To determine if major thymic neuropeptides and neurotransmitters can directly influence the functional activity of cultured rat thymic epithelium, neuropeptides and neurotransmitters were applied, and intercellular communication, proliferation, and thymulin secretion assessed. After injections of a mixture of lucifer yellow dextran (too large to pass gap junctions) and cascade blue (which does) into single cells, some neuropeptides decrease dye coupling: 0.1 mM GABA (P < 0.0001), 100 nM NPY (P < 0.0001), 100 nM VIP (P < 0.001), 100 nM CGRP (P < 0.001), 100 nM SP (P < 0.01), and 0.1 mM histamine (P < 0.01), whereas 0.1 mM 5-HT, mM acetylcholine, and 1 μM isoproterenol (β-adrenergic agonist) had no effect.
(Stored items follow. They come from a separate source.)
<file path="config.mk">
export PLATFORM = sky130hd
export DESIGN_NAME = mem_initiator
export DESIGN_NICKNAME = d
export VERILOG_FILES = /design/src/rtl/mem_if_pkg.sv /design/src/rtl/mem_init_stats.sv /design/src/rtl/mem_initiator.sv
export SDC_FILE = /design/constraint.sdc
export NUM_CORES = 1
export LEC_CHECK = 0
export CORE_UTILIZATION = 45
export CTS_CLUSTER_DIAMETER = 80
export DETAILED_ROUTE_END_ITERATION = 8
export PLACE_DENSITY = 0.84
export SETUP_SLACK_MARGIN = 0.5
export SLEW_MARGIN = 10
export SYNTH_ARGS = -nofsm -noshare
export SYNTH_HDL_FRONTEND = slang
export SYNTH_SLANG_ARGS = --single-unit
</file>
<file path="constraint.sdc">
create_clock -name clk -period 1.9 [get_ports clk]
set_clock_uncertainty 0.15 [all_clocks]
set_input_delay 0.38 -clock clk [delete_from_list [all_inputs] [get_ports clk]]
set_output_delay 0.38 -clock clk [all_outputs]
set_load 0.02 [all_outputs]
</file>
<file path="src/rtl/mem_if_pkg.sv">
// ============================================================================
// mem_if_pkg: shared types for the memory-handshake initiator.
// Rev 1.0
// ============================================================================
`default_nettype none

package mem_if_pkg;

    localparam int MEM_ADDR_W = 5;
    localparam int MEM_DATA_W = 8;

    typedef enum logic [1:0] {
        IDLE = 2'd0,
        REQ  = 2'd1,
        GAP  = 2'd2,
        RESP = 2'd3
    } init_state_t;

    typedef struct packed {
        logic                  write;
        logic [MEM_ADDR_W-1:0] addr;
        logic [MEM_DATA_W-1:0] wdata;
    } mem_cmd_t;

endpackage

`default_nettype wire

</file>
<file path="src/rtl/mem_init_stats.sv">
// ============================================================================
// mem_init_stats: saturating read/write/error response counters.
// Rev 1.0
// ============================================================================
`default_nettype none

module mem_init_stats (
    input  logic        clk,
    input  logic        rst,
    input  logic        rsp_fire,
    input  logic        is_write,
    input  logic        is_err,
    output logic [15:0] rd_cnt,
    output logic [15:0] wr_cnt,
    output logic [15:0] err_cnt
);

    localparam logic [15:0] C_MAX = 16'hFFFF;

    always_ff @(posedge clk or posedge rst) begin
        if (rst) begin
            rd_cnt  <= '0;
            wr_cnt  <= '0;
            err_cnt <= '0;
        end else if (rsp_fire) begin
            if (is_err) begin
                if (err_cnt != C_MAX) err_cnt <= err_cnt + 16'd1;
            end else if (is_write) begin
                if (wr_cnt != C_MAX) wr_cnt <= wr_cnt + 16'd1;
            end else begin
                if (rd_cnt != C_MAX) rd_cnt <= rd_cnt + 16'd1;
            end
        end
    end

endmodule

`default_nettype wire

</file>
<file path="src/rtl/mem_initiator.sv">
// ============================================================================
// mem_initiator: requester for the single-cycle-ack memory handshake with
// timeout/retry. Define MEM_INITIATOR_STATS_EN to add response counters. Rev 1.0
// ============================================================================
`default_nettype none

module mem_initiator
    import mem_if_pkg::*;
#(
    parameter int ADDR_W         = MEM_ADDR_W,
    parameter int DATA_W         = MEM_DATA_W,
    parameter int TIMEOUT_CYCLES = 16,
    parameter int MAX_RETRIES    = 2
) (
    input  logic              clk,
    input  logic              rst,
    input  logic              cmd_valid,
    output logic              cmd_ready,
    input  logic              cmd_write,
    input  logic [ADDR_W-1:0] cmd_addr,
    input  logic [DATA_W-1:0] cmd_wdata,
    output logic              rsp_valid,
    input  logic              rsp_ready,
    output logic [DATA_W-1:0] rsp_rdata,
    output logic              rsp_err,
    output logic              read,
    output logic              write,
    output logic [ADDR_W-1:0] addr,
    output logic [DATA_W-1:0] data_o,
    input  logic [DATA_W-1:0] data_i,
    input  logic              ack
`ifdef MEM_INITIATOR_STATS_EN
    ,
    output logic [15:0]       rd_cnt,
    output logic [15:0]       wr_cnt,
    output logic [15:0]       err_cnt
`endif
);

    localparam int TMO_W = $clog2(TIMEOUT_CYCLES + 1);
    localparam int TRY_W = (MAX_RETRIES > 0) ? $clog2(MAX_RETRIES + 1) : 1;

    init_state_t       state, next_state;
    mem_cmd_t          cmd, cmd_nxt;
    logic [TMO_W-1:0]  tmo_cnt, tmo_nxt;
    logic [TRY_W-1:0]  try_cnt, try_nxt;
    logic              read_nxt, write_nxt, err_nxt;
    logic              cmd_ready_nxt, rsp_valid_nxt;
    logic [ADDR_W-1:0] addr_nxt;
    logic [DATA_W-1:0] data_nxt, rdata_nxt;

    always_ff @(posedge clk or posedge rst) begin
        if (rst) begin
            state     <= IDLE;
            cmd       <= '0;
            tmo_cnt   <= '0;
            try_cnt   <= '0;
            read      <= 1'b0;
            write     <= 1'b0;
            addr      <= '0;
            data_o    <= '0;
            rsp_rdata <= '0;
            rsp_err   <= 1'b0;
            cmd_ready <= 1'b0;
            rsp_valid <= 1'b0;
        end else begin
            state     <= next_state;
            cmd       <= cmd_nxt;
            tmo_cnt   <= tmo_nxt;
            try_cnt   <= try_nxt;
            read      <= read_nxt;
            write     <= write_nxt;
            addr      <= addr_nxt;
            data_o    <= data_nxt;
            rsp_rdata <= rdata_nxt;
            rsp_err   <= err_nxt;
            cmd_ready <= cmd_ready_nxt;
            rsp_valid <= rsp_valid_nxt;
        end
    end

    always_comb begin
        next_state = state;
        cmd_nxt    = cmd;
        tmo_nxt    = tmo_cnt;
        try_nxt    = try_cnt;
        read_nxt   = read;
        write_nxt  = write;
        addr_nxt   = addr;
        data_nxt   = data_o;
        rdata_nxt  = rsp_rdata;
        err_nxt    = rsp_err;

        case (state)
            IDLE: begin
                if (cmd_valid && cmd_ready) begin
                    cmd_nxt.write = cmd_write;
                    cmd_nxt.addr  = cmd_addr;
                    cmd_nxt.wdata = cmd_wdata;
                    tmo_nxt       = '0;
                    try_nxt       = '0;
                    read_nxt      = !cmd_write;
                    write_nxt     = cmd_write;
                    addr_nxt      = cmd_addr;
                    data_nxt      = cmd_wdata;
                    next_state    = REQ;
                end
            end
            REQ: begin
                // An ack on the final timeout cycle still completes the request.
                if (ack) begin
                    read_nxt   = 1'b0;
                    write_nxt  = 1'b0;
                    rdata_nxt  = cmd.write ? '0 : data_i;
                    err_nxt    = 1'b0;
                    next_state = RESP;
                end else if (tmo_cnt == TMO_W'(TIMEOUT_CYCLES - 1)) begin
                    read_nxt  = 1'b0;
                    write_nxt = 1'b0;
                    if (try_cnt < TRY_W'(MAX_RETRIES)) begin
                        try_nxt    = try_cnt + TRY_W'(1);
                        next_state = GAP;
                    end else begin
                        err_nxt    = 1'b1;
                        rdata_nxt  = '0;
                        next_state = RESP;
                    end
                end else begin
                    tmo_nxt = tmo_cnt + TMO_W'(1);
                end
            end
            GAP: begin
                tmo_nxt    = '0;
                read_nxt   = !cmd.write;
                write_nxt  = cmd.write;
                addr_nxt   = cmd.addr;
                data_nxt   = cmd.wdata;
                next_state = REQ;
            end
            RESP: begin
                if (rsp_ready) next_state = IDLE;
            end
            default: next_state = IDLE;
        endcase

        cmd_ready_nxt = (next_state == IDLE);
        rsp_valid_nxt = (next_state == RESP);
    end

`ifdef MEM_INITIATOR_STATS_EN
    mem_init_stats u_stats (
        .clk      (clk),
        .rst      (rst),
        .rsp_fire (rsp_valid && rsp_ready),
        .is_write (cmd.write),
        .is_err   (rsp_err),
        .rd_cnt   (rd_cnt),
        .wr_cnt   (wr_cnt),
        .err_cnt  (err_cnt)
    );
`endif

endmodule

`default_nettype wire

</file>
==> results of run 1 <==
through the flow:
step                      cell area (um2)  instances
final                                4041        396
after global routing                 4041        396
after CTS                            3651        382
after detailed placement             3057        342
after global placement               3057        342
after floorplan                      2394        216
repair_timing:
item	4_1_cts	5_1_grt
gates cloned	3	0
setup buffers	29	14
resized for setup	189	77
pin swaps	18	15
endpoints found under the setup margin	75	74
routing by layer:
metal	wire length [um]	vias to the layer above	global-route usage
li1	-	972	-
met1	3239	1107	0.3368
met5	0	-	0
met3	378	31	0.03930
met2	4319	99	0.4798
met4	424	0	0.09615
cell usage in the layout (no fill, tap or decap), types with 2 or more instances in the layout:
cell type	instances
buf_12	3
nor2_4	16
buf_2	3
a21boi_2	2
a21oi_2	14
dfrtp_1	49
o21ai_4	3
mux2_4	16
nand2_2	3
inv_1	4
inv_2	2
clkbuf_8	6
nor2_1	2
nand4_1	2
clkdlybuf4s50_1	26
o21ai_1	3
nor2b_1	2
o21ai_0	5
buf_4	49
a21oi_1	3
mux2i_1	13
nand3_2	12
nand2_1	20
and2_4	2
ha_4	5
buf_6	32
state kept, by name, indices dropped and copies added, names as in the netlist:
signal,count
cmd_ready,1
rsp_err,1
cmd,14
try_cnt,2
write,1
tmo_cnt,5
state,2
rsp_rdata,8
data_o,8
read,1
rsp_valid,1
addr,5
worst max-delay path: cells and delay by family (launching register included):
family | cells | cell delay [ns]
AO/OA/AOI/OAI | 1 | 0.24
adder cells (fa/ha/maj) | 2 | 0.38
buffers and inverters | 1 | 0.14
flip-flops | 1 | 0.40
AND/OR/NAND/NOR | 4 | 0.52
path summary, 6_finish.rpt:
check | end | cells after the start
worst max-delay path | rsp_rdata[4]$_DFFE_PP0P_ | 8
min in group clk | rsp_rdata[1]$_DFFE_PP0P_ | 2
worst max register to register | rsp_rdata[4]$_DFFE_PP0P_ | 8
worst min-delay path | rsp_rdata[4]$_DFFE_PP0P_ | 2
worst min register to register | rsp_rdata[1]$_DFFE_PP0P_ | 2
max in group asynchronous | cmd[7]$_DFFE_PP0P_ | 3
cells by family after synthesis:
group,after synthesis,share of synthesized area
flip-flops,49,0.5252
multiplexers,29,0.1329
buffers and inverters,20,0.04823
AO/OA/AOI/OAI,42,0.1147
AND/OR/NAND/NOR,69,0.1415
adder cells (fa/ha/maj),7,0.03751
where the power goes:
group,leakage [nW],internal (mW),switching [mW]
clock network,0.0585,0.430,0.376
logic,1.17,2.23,2.06
registers,0.599,1.51,0.396
total,1.82,4.17,2.83
cell type report:
cell class,count,area [um2]
multi-input cells,149,1470
flip-flops and latches,49,1226
repair buffers,115,1106
fillers,229,807.0
clock buffers,7,86.33
well taps,67,83.83
inverters,8,38.79
clock inverters,1,30.03
==> qor.txt, run 1 <==
register area share after synthesis: 0.5252
DIE AREA: 5480 um2
PwrDens: 1734 nW/um2
CTS tree: yes
Tcrit/Tclk final: 1.027
Hold-fix buffers, CTS: 0
Mapped Area: 2335 um2
antenna-violating nets left: 0
static leakage: 1.822 nW
hold_ws: 0.2571 ns
Die Width: 74.03 um
peak supply drop: 1122 uV
violated checks: setup timing
Max Slew Vio Count: 0
final worst slack: -0.05192 ns
CTS max path bufs: 2
synth cell count leaders: 49 x dfrtp_1, 23 x nand2_1, 17 x a21oi_1, 17 x nor2_1, 16 x mux2_2
antenna cell count: 0
most common cell in the netlist: dfrtp_1
Power Total: 7.007 mW
critical path startpoint: tmo_cnt[1]$_DFFE_PP0P_
worst-path fanout max: 5
Vias: 2209
number of synthesized flops with an enable pin: 0
die height: 74.03 um
final WL: 8362 um
number of global-route vias before repair: 2145
largest net degree at the start of global routing: 36
Placer Congestion: 0.8861
CORE AREA: 4848 um2
DRT Pass-1 Iters: 4
drt wl/cell: 21.12 um
Cell variety after synth: 39
Clock Sinks: 49
Syn Area/Cell: 10.81 um2
worst path cell trace: ha_2 > and3_4 > buf_4 > ha_4 > a21o_4 > and2_4 > nand3_2 > nand2_1
Clk Latency, worst-skew pair: 0.32 ns
PortBufs: 52
first-pass GRT wire length: 10890 um
outcome: complete, but fails checks
Required @ worst endpoint: 1.94 ns
CP arrival: 1.99 ns
post-synth top area share: 0.5252
fraction of layout cells with a size suffix above 1: 0.5653
crit start category: flop
Final Hold Fails: 0
RSZ-0062 raised after global routing: true
maximum clock rate: 512.3 MHz
Root Buffer: clkbuf_8
Net Count, Synth: 250
FFs w/ async S/R, synth: 1.000
dpl ws: -0.02936 ns
H-tree levels: 2
CTS buffer count: 5
total grt overflow: 0
clock-pin transition on the worst setup and hold timing paths: 0.09 ns
total track usage: 0.2711
Crit. End Element: flop
Hold/Removal Path Class: primary input to async pin
synth-to-layout area growth: 73.10%
initial core utilization: 0.4815
CP max stage cell: dfrtp_1
Yosys warning count: 0
initial antenna violation count: 0
post-layout net count: 362
Slew @ Worst Pin: 0.3972 ns
top_reg_cell synth: dfrtp_1
clock period minus worst slack: 1.952 ns
max_slew headroom: 0.7347
max incr delay on CP: 0.40 ns
Max-Cap Viols: 0
Rows: 25
area leader, netlist: dfrtp_1
post-DP HPWL: 3619 um
Residual DRC: 0
fin util: 0.8335
via/cell ratio: 5.578
setup TNS: -0.1982 ns
CP Class: flop to flop
final setup fails: 7
Reg2Reg Setup Slack: -0.05 ns
Critical R2R Launch: tmo_cnt[1]$_DFFE_PP0P_
synthesized instance count: 216
synthesis-stage register bit count: 49
DR iter-0 viols: 150
Ports: 53
top post-synthesis cells by area: dfrtp_1 53%, mux2_2 7.7%, mux2i_1 5.6%, ha_1 3.8%, nand2_1 3.7%
Power figures use the tool's default switching activity.
==> inputs of run 2 (changes only) <==
CORE_ASPECT_RATIO = 0.5   (was not set)
REMOVE_ABC_BUFFERS = 1   (was not set)
==> qor.txt, run 2 (same netlist as run 1, synthesis figures left out) <==
outcome: complete, but fails checks
violated checks: setup timing
Clk Latency, worst-skew pair: 0.31 ns
peak supply drop: 891.0 uV
gr busiest metal: met2
Max Slew Vio Count: 0
RSZ-0062 raised after global routing: true
GR Util met1: 0.2679
number of non-filler instances in the completed layout: 384
post-DP HPWL: 3575 um
total grt overflow: 0
Crit. End Element: flop
Inst Count DP: 345
clock period minus worst slack: 1.957 ns
DR iter-0 viols: 115
final worst slack: -0.05747 ns
Tcrit/Tclk final: 1.030
number of cells on the critical path: 7
initial core utilization: 0.4712
worst path cell trace: ha_2 > and3_4 > ha_4 > mux2_2 > a221oi_2 > a31oi_1 > and2_1
WP buf/inv: 0
antenna-violating nets left: 0
initial antenna violation count: 0
Largest register FFs: 14
via/cell ratio: 5.359
Hold/Removal Path Class: primary input to async pin
Required @ worst endpoint: 1.96 ns
Root Buffer: clkbuf_8
CP max stage cell: dfrtp_1
Critical R2R Launch: tmo_cnt[1]$_DFFE_PP0P_
CP Class: flop to flop
Hold-fix buffers, CTS: 0
CTS max path bufs: 2
critical path startpoint: tmo_cnt[1]$_DFFE_PP0P_
final setup fails: 5
PwrDens: 1604 nW/um2
Final Hold Fails: 0
CTS buffer count: 5
Residual DRC: 0
Max-Cap Viols: 0
Clock Sinks: 49
most frequent cells in the layout: 49 x dfrtp_1, 37 x buf_4, 26 x clkdlybuf4s50_1, 22 x nand2_1, 18 x buf_6
Rows: 18
synth-to-layout area growth: 52.25%
met2 usage: 0.4256
drt wl/cell: 18.18 um
Vias: 2058
clock-pin transition on the worst setup and hold timing paths: 0.09 ns
antenna cell count: 0
fin util: 0.7174
Power Total: 5.702 mW
max_slew headroom: 0.7634
max incr delay on CP: 0.38 ns
DIE AREA: 5498 um2
grt met3 use: 0.03818
Ports: 53
Top Registers: cmd (14), data_o (8), rsp_rdata (8)
Die Width: 103.9 um
crit start category: flop
Slew @ Worst Pin: 0.3537 ns
commonest non-fill, non-tap cell in the layout: dfrtp_1
maximum clock rate: 510.9 MHz
fraction of layout cells with a size suffix above 1: 0.4331
CP arrival: 2.02 ns
H-tree levels: 2
dpl ws: -0.1205 ns
final WL: 6981 um
largest net degree at the start of global routing: 36
DRT Pass-1 Iters: 4
CTS tree: yes
R2R depth: 7
die height: 52.94 um
worst-path fanout max: 3
CORE AREA: 4955 um2
number of global-route vias before repair: 1877
Reg with most FFs: cmd
hold_ws: 0.1848 ns
total track usage: 0.2241
post-layout net count: 347
first-pass GRT wire length: 9266 um
static leakage: 1.618 nW
PortBufs: 52
Placer Congestion: 0.7689
Worst path top cell family by delay: flip-flops
-- run 2: cell types whose count changed in the layout (fill, tap and decap cells not counted), moves of 11 or more --
cell,delta
buf_6,-14
mux2_4,-13
nor2_1,+13
buf_4,-12
a21oi_2,-12
nor2_4,-14
a21oi_1,+13
buf_2,+11
mux2_2,+13
-- run 2: final timing paths --
path | endpoint | slack, ns
worst max-delay path | rsp_valid$_DFF_PP0_ | -0.06
worst max register to register | rsp_valid$_DFF_PP0_ | -0.06
worst min register to register | rsp_rdata[0]$_DFFE_PP0P_ | 0.32
min in group clk | rsp_rdata[0]$_DFFE_PP0P_ | 0.32
max in group asynchronous | addr[3]$_DFFE_PP0P_ | 0.92
worst min-delay path | rsp_rdata[2]$_DFFE_PP0P_ | 0.18
-- run 2: where the power goes --
| part | switching, mW | internal (mW) |
|---|---|---|
| Clock | 0.360 | 0.261 |
| Sequential | 0.304 | 1.51 |
| Combinational | 1.68 | 1.59 |
| Total | 2.34 | 3.36 |
-- run 2: repair_timing --
action,in CTS,in global routing
gates cloned,4,0
gates resized for setup,152,30
pin swaps,12,14
endpoints found under the setup margin,75,69
setup buffers,11,16
-- run 2: routing by layer --
layer,vias to the layer above,part of all wire
met4,0,0.034
met2,65,0.51
li1,952,-
met1,1017,0.41
met3,24,0.045
met5,-,0
-- run 2: through the flow --
step | area [um2] | setup TNS (ns)
after CTS | 3318 | -0.01914
after floorplan | 2252 | -2.589
after global routing | 3555 | -0.5936
after detailed placement | 3028 | -1.601
final | 3555 | -0.2324
after global placement | 3028 | -0.4674
-- run 2: cell type report --
cell class | count | area [um2]
fill | 330 | 1400
sequential | 49 | 1226
multi-input combinational | 149 | 1199
timing repair buffer | 100 | 925.9
tap | 70 | 87.58
clock buffer | 7 | 76.32
inverter | 8 | 32.53
clock inverter | 1 | 7.507
==> inputs of run 3 (changes only) <==
CORE_ASPECT_RATIO = 0.8   (was 0.5)
==> qor.txt, run 3 (same netlist as run 1, synthesis figures left out) <==
outcome: complete, but fails checks
violated checks: setup timing
clock period minus worst slack: 1.992 ns
DR iter-0 viols: 120
Final Hold Fails: 0
CTS tree: yes
Clk Latency, worst-skew pair: 0.30 ns
clock-pin transition on the worst setup and hold timing paths: 0.09 ns
max incr delay on CP: 0.42 ns
CTS buffer count: 5
Inst Count DP: 337
Final Instance Area: 3767 um2
DIE AREA: 5482 um2
Critical R2R Launch: tmo_cnt[1]$_DFFE_PP0P_
CP max stage cell: dfrtp_1
dpl ws: -0.1035 ns
worst setup path endpoint: tmo_cnt[2]$_DFFE_PP0P_
most frequent cells in the layout: 49 x dfrtp_1, 41 x buf_4, 26 x clkdlybuf4s50_1, 21 x nand2_1, 21 x buf_6
PortBufs: 52
number of fill cells: 315
Top Registers: cmd (14), data_o (8), rsp_rdata (8)
antenna-violating nets left: 0
PwrDens: 1619 nW/um2
antenna cell count: 0
Slew @ Worst Pin: 0.6174 ns
Placer Congestion: 0.8305
Placed Area: 3005 um2
Hold/Removal Path Class: primary input to async pin
CORE AREA: 5007 um2
Reg2Reg Setup Slack: -0.09 ns
number of non-filler instances in the completed layout: 382
setup TNS: -0.3519 ns
max_slew headroom: 0.5883
Clock Sinks: 49
initial antenna violation count: 0
fin util: 0.7524
via/cell ratio: 5.322
R2R depth: 9
CP Class: flop to flop
Tcrit/Tclk final: 1.048
Vias: 2033
number of global-route vias before repair: 1935
maximum clock rate: 502.1 MHz
critical path startpoint: tmo_cnt[1]$_DFFE_PP0P_
Ports: 53
Rows: 23
worst path cell trace: ha_4 > and3_4 > ha_4 > buf_4 > buf_6 > nor2_4 > buf_4 > nand2_1 > o31ai_1
commonest non-fill, non-tap cell in the layout: dfrtp_1
hold_ws: 0.2767 ns
die height: 66.43 um
Max-Cap Viols: 0
crit start category: flop
initial core utilization: 0.4663
peak supply drop: 890.9 uV
Worst path top cell family by delay: flip-flops
final WL: 6509 um
total track usage: 0.2427
first-pass GRT wire length: 9708 um
final setup fails: 5
WP buf/inv: 3
drt wl/cell: 17.04 um
Residual DRC: 0
FF-to-FF End: tmo_cnt[2]$_DFFE_PP0P_
Root Buffer: clkbuf_8
fraction of layout cells with a size suffix above 1: 0.4844
post-layout net count: 354
worst-path fanout max: 4
Power Total: 6.098 mW
total grt overflow: 0
Max Slew Vio Count: 0
RSZ-0062 raised after global routing: true
CTS max path bufs: 2
H-tree levels: 2
Crit. End Element: flop
Required @ worst endpoint: 1.95 ns
Die Width: 82.53 um
Reg with most FFs: cmd
final worst slack: -0.09169 ns
Largest register FFs: 14
synth-to-layout area growth: 61.36%
number of cells on the critical path: 9
post-DP HPWL: 3439 um
CP arrival: 2.04 ns
largest net degree at the start of global routing: 50
DRT Pass-1 Iters: 6
static leakage: 1.750 nW
==> run 3: changes by cell type in the layout (fill, tap and decap cells not counted), sizes merged <==
cell | before | now
buf | 74 | 81
bufinv | 0 | 1
clkbuf | 7 | 5
clkinvlp | 1 | 0
inv | 8 | 9
==> run 3: layout make-up <==
| class | count | area (um2) | share of cell area |
|---|---|---|---|
| Clock buffer | 5 | 68.82 | 0.01827 |
| Tap cell | 62 | 77.57 | 0.02059 |
| Multi-Input combinational cell | 149 | 1301 | 0.3454 |
| Sequential cell | 49 | 1226 | 0.3255 |
| Timing Repair Buffer | 107 | 1025 | 0.2720 |
| Clock inverter | 2 | 38.79 | 0.01030 |
| Inverter | 8 | 30.03 | 0.007971 |
==> run 3: tightest hold or removal path: stages <==
cell,delay (ns)
clkdlybuf4s50_1,0.41
inv_2,0.07
buf_12,0.25
==> run 3: layer usage <==
layer  global-route usage  vias up  part of all wire
met3              0.05379       14             0.043
li1                     -      954                 -
met5                    0        -                 0
met2               0.3884       48              0.50
met4              0.05819        0             0.023
met1               0.3351     1017              0.44
==> run 3: report_power, final <==
group          switching (mW)  internal (mW)  leakage, nW
clock                   0.353          0.390       0.0546
combinational            1.69           1.83         1.10
sequential              0.327           1.51        0.599
total                    2.37           3.73         1.75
Proliferation (incorporation of tritiated thymidine) was increased by CGRP (P = 0.004) and histamine (P < 0.02), but decreased by isoproterenol (P = 0.002), 5-HT (P = 0.003), and acetylcholine (P < 0.05). The percentage of multinucleate cells was decreased after isoproterenol (2.5%), and increased after 5-HT (21.3%), GABA (15%), and histamine (15.1%). Compared to controls, thymulin in the supernatant was decreased after challenge with acetylcholine (52%), isoproterenol (71%), 5-HT (73%), and histamine (84%). This study demonstrates direct effects of neuropeptides and neurotransmitters on functional aspects of cultured thymic epithelial cells.